容纾一件一件地摘下了身上冰冷的铠甲放置在了一旁,她脚步沉重地朝着挂了床帐的朱漆床走去。
她缓缓抬起手,撩开薄薄一层的床帐,便见床上躺着的那人——
床上的那人进气少出气多,两只空洞无神的眼透露出一股沉沉的死气,原先丰润白皙的面颊此刻已然瘦得凹陷枯黄,而那两片唇瓣也苍白干裂,裂缝中挂着一道道已然干涸的血迹。
“文兰……文兰……”容纾声音发颤,泪水蓦然落下。
那将死的女子听见一道悲切之声唤着自己,她在无尽梦魇中挣扎着,总算……见到了那一束光……
“容……纾……”
文兰勉勉强强认出面前握着她冰冷的手的人是许久未见的容纾。
“是我……”
“对不起……是……是我告的密……”文兰气若游丝地说出这句话后,晶亮的泪水自她纹路深沉的眼角滑落。
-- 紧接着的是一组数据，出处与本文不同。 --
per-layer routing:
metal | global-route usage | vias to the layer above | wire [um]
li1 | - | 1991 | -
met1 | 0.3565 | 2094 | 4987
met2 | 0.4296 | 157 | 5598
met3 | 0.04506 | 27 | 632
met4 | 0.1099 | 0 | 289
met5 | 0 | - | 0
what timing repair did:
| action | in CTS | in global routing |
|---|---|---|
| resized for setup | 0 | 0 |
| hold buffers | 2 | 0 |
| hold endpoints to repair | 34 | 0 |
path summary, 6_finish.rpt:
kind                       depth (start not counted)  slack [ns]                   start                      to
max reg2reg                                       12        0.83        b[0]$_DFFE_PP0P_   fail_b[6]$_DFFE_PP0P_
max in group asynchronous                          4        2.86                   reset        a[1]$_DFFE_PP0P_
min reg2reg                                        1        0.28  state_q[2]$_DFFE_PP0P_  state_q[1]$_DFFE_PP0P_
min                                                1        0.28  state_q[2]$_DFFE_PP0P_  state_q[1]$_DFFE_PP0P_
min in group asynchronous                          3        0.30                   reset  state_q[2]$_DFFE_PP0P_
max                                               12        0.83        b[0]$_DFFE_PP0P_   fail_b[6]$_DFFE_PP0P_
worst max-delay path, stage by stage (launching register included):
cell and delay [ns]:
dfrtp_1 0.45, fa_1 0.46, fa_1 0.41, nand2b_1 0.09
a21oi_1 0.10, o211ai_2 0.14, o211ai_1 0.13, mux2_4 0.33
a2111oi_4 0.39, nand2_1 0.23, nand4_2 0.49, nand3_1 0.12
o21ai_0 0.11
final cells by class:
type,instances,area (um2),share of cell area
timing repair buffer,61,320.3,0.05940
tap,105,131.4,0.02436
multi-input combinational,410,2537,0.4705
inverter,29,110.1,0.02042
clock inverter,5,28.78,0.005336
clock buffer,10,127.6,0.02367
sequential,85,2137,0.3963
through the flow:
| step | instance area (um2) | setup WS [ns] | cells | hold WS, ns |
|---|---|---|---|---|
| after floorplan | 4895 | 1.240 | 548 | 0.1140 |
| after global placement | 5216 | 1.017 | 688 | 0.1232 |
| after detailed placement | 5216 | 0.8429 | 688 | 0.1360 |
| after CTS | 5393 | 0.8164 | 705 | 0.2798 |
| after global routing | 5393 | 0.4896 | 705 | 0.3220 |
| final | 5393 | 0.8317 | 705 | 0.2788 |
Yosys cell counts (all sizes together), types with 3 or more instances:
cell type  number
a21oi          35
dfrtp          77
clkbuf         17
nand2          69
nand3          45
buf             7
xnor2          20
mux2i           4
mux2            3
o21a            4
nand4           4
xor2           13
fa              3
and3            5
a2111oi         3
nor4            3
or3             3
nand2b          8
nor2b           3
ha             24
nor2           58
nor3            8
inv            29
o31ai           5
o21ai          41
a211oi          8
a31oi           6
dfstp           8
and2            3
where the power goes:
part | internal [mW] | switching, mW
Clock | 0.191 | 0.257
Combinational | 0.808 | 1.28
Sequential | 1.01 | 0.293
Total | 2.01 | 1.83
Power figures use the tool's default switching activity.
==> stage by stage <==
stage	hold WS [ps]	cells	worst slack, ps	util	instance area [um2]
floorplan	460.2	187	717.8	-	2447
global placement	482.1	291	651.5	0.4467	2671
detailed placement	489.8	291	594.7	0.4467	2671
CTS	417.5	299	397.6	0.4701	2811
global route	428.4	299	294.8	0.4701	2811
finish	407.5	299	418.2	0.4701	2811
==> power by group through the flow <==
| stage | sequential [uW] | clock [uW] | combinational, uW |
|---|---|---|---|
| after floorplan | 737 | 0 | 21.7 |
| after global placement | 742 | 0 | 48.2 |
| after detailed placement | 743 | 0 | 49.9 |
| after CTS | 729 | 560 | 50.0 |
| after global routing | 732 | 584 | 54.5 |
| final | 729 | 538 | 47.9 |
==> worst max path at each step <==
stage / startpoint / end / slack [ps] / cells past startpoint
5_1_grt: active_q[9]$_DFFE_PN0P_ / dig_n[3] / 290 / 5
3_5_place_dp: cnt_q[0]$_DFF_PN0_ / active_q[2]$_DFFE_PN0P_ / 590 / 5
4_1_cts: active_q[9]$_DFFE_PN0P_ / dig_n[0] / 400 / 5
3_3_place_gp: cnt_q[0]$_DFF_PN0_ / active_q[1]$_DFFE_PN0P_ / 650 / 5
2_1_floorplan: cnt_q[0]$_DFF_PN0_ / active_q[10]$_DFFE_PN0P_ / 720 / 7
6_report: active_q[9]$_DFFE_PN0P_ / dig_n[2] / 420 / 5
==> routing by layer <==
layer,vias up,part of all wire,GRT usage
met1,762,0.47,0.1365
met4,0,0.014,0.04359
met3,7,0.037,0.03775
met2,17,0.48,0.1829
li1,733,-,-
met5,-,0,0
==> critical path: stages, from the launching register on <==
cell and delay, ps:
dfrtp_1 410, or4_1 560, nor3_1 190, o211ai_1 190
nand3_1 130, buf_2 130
## src/rtl/store_spill.sv

```systemverilog
`default_nettype none
// ============================================================================
// Module   : store_spill
// Purpose  : Splits a Memory-stage store into one or two XLEN-aligned write
//            beats when the store crosses an XLEN/8-byte boundary. Each beat
//            carries lane-aligned write data and a byte mask. The pipeline is
//            stalled until every beat of an accepted store has been accepted
//            by memory.
// Revision : 1.0 - initial release
// ============================================================================
module store_spill #(
  parameter int XLEN = 64
) (
  input  logic              clk,
  input  logic              reset,
  input  logic              StoreValidM,
  output logic              StoreReadyM,
  input  logic              FlushM,
  input  logic [XLEN-1:0]   StoreAdrM,
  input  logic [XLEN-1:0]   StoreDataM,
  input  logic [1:0]        StoreSizeM,
  output logic              MemWriteValid,
  input  logic              MemWriteReady,
  output logic [XLEN-1:0]   MemWriteAdr,
  output logic [XLEN-1:0]   MemWriteData,
  output logic [XLEN/8-1:0] MemByteMask,
  output logic              MemSecondBeat,
  output logic              SpillStallM
);

  localparam int B  = XLEN / 8;
  localparam int LB = $clog2(B);
  // Bytes per beat, sized to hold offset + length without overflow.
  localparam logic [LB:0] B_LANES = (LB + 1)'(B);

  typedef enum logic [1:0] {
    IDLE   = 2'd0,
    FIRST  = 2'd1,
    SECOND = 2'd2
  } state_t;

  state_t           state;
  logic [XLEN-1:0]  adr_q;
  logic [XLEN-1:0]  data_q;
  logic [1:0]       size_q;

  logic             accept;
  logic [1:0]       size_in;
  logic [LB-1:0]    off;
  logic [LB:0]      nbytes;
  logic [LB:0]      end_off;
  logic [LB:0]      rem_off;
  logic             spill;
  logic [B-1:0]     mask_base;
  logic [XLEN-1:0]  base_adr;

  assign StoreReadyM = (state == IDLE);
  assign SpillStallM = (state != IDLE);
  assign accept      = StoreValidM & StoreReadyM & ~FlushM;

  // A 32-bit datapath has no doubleword store; fold size 3 onto a word.
  assign size_in = ((XLEN == 32) && (StoreSizeM == 2'd3)) ? 2'd2 : StoreSizeM;

  // Geometry of the captured store: lane offset, length and whether it spills.
  assign off       = adr_q[LB-1:0];
  assign nbytes    = (LB + 1)'(1) << size_q;
  assign end_off   = {1'b0, off} + nbytes;
  assign rem_off   = B_LANES - {1'b0, off};
  assign spill     = (end_off > B_LANES);
  assign mask_base = {B{1'b1}} >> (B_LANES - nbytes);
  assign base_adr  = {adr_q[XLEN-1:LB], {LB{1'b0}}};

  // Request capture and beat sequencing.
  always_ff @(posedge clk) begin
    if (reset) begin
      state  <= IDLE;
      adr_q  <= '0;
      data_q <= '0;
      size_q <= '0;
    end else begin
      case (state)
        IDLE: begin
          if (accept) begin
            state  <= FIRST;
            adr_q  <= StoreAdrM;
            data_q <= StoreDataM;
            size_q <= size_in;
          end
        end
        FIRST: begin
          if (MemWriteReady) begin
            state <= spill ? SECOND : IDLE;
          end
        end
        SECOND: begin
          if (MemWriteReady) begin
            state <= IDLE;
          end
        end
        default: state <= IDLE;
      endcase
    end
  end

  // Beat presentation: decoded from state and captured fields only, so the
  // beat stays stable while memory back-pressures. Idle outputs are zero.
  always_comb begin
    MemWriteValid = 1'b0;
    MemSecondBeat = 1'b0;
    MemWriteAdr   = '0;
    MemWriteData  = '0;
    MemByteMask   = '0;
    case (state)
      FIRST: begin
        MemWriteValid = 1'b1;
        MemWriteAdr   = base_adr;
        MemWriteData  = data_q << {off, 3'b000};
        MemByteMask   = mask_base << off;
      end
      SECOND: begin
        MemWriteValid = 1'b1;
        MemSecondBeat = 1'b1;
        MemWriteAdr   = base_adr + XLEN'(B);
        MemWriteData  = data_q >> {rem_off, 3'b000};
        MemByteMask   = mask_base >> rem_off;
      end
      default: begin
        MemWriteValid = 1'b0;
      end
    endcase
  end

endmodule
`default_nettype wire
```
==> config.mk <==
export PLATFORM = sky130hd
export DESIGN_NAME = md_div_unit
export DESIGN_NICKNAME = d
export VERILOG_FILES = /design/src/rtl/rv_m_pkg.sv /design/src/rtl/div_step.sv /design/src/rtl/md_div_unit.sv
export SDC_FILE = /design/constraint.sdc
export NUM_CORES = 1
export LEC_CHECK = 0
export CAP_MARGIN = 20
export CORE_ASPECT_RATIO = 1.4
export CORE_UTILIZATION = 52
export DETAILED_ROUTE_END_ITERATION = 7
export PLACE_DENSITY_LB_ADDON = 0.3
export SLEW_MARGIN = 0
export SYNTH_ARGS = -nofsm -noshare
export SYNTH_HDL_FRONTEND = slang
export SYNTH_HIERARCHICAL = 1
export SYNTH_SLANG_ARGS = --single-unit
==> constraint.sdc <==
create_clock -name clk -period 8.9 [get_ports clk]
set_input_delay 2.67 -clock clk [delete_from_list [all_inputs] [get_ports clk]]
set_output_delay 2.67 -clock clk [all_outputs]
set_load 0.05 [all_outputs]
这是文兰在承认是她告诉盛瑞楼胜愁留盛云霜与赵望月说话,帮助盛瑞杀人灭口的事实。
“不怪你……不怪你的……”几乎泣不成声的容纾颤抖地伸出冰冷的手,轻轻地替文兰擦去了面上的泪水。
“你们……知道后……都……都不带我……玩了……”文兰挤出一抹虚弱的笑,“可……即便这样……你们几个……来看我的次数……也比他多……”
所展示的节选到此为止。